* [What you should do]: Write out each line of the entries exactly, starting at the first and finishing with the line that contains "assign Y[0] = o_dec".

Stored data:

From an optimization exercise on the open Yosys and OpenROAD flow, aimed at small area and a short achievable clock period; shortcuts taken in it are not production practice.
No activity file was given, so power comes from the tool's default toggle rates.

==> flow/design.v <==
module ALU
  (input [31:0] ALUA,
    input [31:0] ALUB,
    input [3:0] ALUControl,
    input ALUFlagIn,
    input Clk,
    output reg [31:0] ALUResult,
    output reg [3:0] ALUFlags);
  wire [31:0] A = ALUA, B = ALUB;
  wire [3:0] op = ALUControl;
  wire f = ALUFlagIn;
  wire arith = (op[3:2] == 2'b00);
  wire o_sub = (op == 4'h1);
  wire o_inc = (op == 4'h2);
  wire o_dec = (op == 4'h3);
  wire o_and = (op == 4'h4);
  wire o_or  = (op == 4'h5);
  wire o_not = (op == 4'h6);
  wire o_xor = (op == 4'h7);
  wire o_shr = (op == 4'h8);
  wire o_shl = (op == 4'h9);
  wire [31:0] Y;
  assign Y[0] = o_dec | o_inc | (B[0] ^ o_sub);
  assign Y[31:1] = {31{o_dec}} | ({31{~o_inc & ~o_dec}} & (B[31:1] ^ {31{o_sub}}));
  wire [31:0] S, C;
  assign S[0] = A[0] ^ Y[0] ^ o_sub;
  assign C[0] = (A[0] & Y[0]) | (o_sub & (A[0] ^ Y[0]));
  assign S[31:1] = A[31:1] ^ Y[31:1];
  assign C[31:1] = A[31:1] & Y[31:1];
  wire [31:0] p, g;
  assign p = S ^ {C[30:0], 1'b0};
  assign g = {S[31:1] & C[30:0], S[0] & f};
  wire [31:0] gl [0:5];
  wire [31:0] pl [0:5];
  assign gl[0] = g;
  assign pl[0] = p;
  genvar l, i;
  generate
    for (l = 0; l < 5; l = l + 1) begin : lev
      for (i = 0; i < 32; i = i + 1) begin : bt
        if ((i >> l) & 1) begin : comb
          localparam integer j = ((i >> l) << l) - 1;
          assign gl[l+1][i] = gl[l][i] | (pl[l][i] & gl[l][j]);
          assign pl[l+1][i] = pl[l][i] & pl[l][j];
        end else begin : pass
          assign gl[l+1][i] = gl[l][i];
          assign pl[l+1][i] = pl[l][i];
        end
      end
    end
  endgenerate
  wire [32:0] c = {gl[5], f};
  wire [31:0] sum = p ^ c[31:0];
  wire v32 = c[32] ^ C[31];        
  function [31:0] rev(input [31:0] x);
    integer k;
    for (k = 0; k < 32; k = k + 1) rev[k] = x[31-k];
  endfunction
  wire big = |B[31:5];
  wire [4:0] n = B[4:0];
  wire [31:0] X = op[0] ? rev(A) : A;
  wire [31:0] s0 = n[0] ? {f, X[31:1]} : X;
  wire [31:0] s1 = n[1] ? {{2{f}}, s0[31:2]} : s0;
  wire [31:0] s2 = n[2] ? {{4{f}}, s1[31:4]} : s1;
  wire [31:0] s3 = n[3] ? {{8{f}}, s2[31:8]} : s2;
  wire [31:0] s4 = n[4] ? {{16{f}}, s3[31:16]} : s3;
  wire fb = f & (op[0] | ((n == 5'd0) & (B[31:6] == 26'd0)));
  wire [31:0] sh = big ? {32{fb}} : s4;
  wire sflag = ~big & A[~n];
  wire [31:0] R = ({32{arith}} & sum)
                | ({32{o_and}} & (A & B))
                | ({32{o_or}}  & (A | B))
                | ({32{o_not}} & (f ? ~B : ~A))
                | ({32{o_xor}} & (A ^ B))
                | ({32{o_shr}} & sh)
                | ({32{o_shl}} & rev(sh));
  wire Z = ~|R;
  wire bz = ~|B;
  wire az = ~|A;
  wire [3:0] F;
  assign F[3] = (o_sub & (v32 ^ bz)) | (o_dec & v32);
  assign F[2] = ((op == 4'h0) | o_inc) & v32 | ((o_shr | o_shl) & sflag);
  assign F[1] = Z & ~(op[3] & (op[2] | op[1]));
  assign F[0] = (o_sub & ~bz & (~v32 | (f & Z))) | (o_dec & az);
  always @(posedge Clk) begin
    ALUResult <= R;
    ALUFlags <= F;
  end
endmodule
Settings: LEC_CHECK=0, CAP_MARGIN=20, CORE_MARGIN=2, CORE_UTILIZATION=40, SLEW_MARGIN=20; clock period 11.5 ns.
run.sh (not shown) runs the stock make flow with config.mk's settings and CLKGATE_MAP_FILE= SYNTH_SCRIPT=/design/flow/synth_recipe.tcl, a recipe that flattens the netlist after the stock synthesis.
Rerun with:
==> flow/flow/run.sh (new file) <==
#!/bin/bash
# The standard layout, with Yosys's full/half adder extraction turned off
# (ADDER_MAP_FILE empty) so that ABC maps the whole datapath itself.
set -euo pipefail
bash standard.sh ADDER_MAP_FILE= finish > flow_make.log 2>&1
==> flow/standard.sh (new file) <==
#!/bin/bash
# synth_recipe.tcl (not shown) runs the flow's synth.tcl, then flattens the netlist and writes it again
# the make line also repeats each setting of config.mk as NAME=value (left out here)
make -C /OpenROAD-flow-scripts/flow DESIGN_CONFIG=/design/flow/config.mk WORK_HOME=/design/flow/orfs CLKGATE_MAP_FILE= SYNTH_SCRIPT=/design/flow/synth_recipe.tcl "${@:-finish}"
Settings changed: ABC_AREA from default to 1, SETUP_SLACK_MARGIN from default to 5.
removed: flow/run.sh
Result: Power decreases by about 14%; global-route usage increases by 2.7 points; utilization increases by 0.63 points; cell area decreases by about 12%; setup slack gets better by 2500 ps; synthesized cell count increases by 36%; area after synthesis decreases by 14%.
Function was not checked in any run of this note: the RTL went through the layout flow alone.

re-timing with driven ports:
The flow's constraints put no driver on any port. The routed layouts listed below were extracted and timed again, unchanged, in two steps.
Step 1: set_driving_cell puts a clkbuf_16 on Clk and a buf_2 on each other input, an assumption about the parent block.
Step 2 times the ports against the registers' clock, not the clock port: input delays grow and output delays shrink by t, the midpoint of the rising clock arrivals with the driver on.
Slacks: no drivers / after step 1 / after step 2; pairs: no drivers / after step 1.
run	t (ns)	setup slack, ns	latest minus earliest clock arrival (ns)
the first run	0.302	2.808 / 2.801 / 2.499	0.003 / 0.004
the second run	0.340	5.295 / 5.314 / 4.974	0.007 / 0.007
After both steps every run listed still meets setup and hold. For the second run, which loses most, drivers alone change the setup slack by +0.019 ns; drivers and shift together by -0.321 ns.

* [Expected output]:
From an optimization exercise on the open Yosys and OpenROAD flow, aimed at small area and a short achievable clock period; shortcuts taken in it are not production practice.
No activity file was given, so power comes from the tool's default toggle rates.

==> flow/design.v <==
module ALU
  (input [31:0] ALUA,
    input [31:0] ALUB,
    input [3:0] ALUControl,
    input ALUFlagIn,
    input Clk,
    output reg [31:0] ALUResult,
    output reg [3:0] ALUFlags);
  wire [31:0] A = ALUA, B = ALUB;
  wire [3:0] op = ALUControl;
  wire f = ALUFlagIn;
  wire arith = (op[3:2] == 2'b00);
  wire o_sub = (op == 4'h1);
  wire o_inc = (op == 4'h2);
  wire o_dec = (op == 4'h3);
  wire o_and = (op == 4'h4);
  wire o_or  = (op == 4'h5);
  wire o_not = (op == 4'h6);
  wire o_xor = (op == 4'h7);
  wire o_shr = (op == 4'h8);
  wire o_shl = (op == 4'h9);
  wire [31:0] Y;
  assign Y[0] = o_dec | o_inc | (B[0] ^ o_sub);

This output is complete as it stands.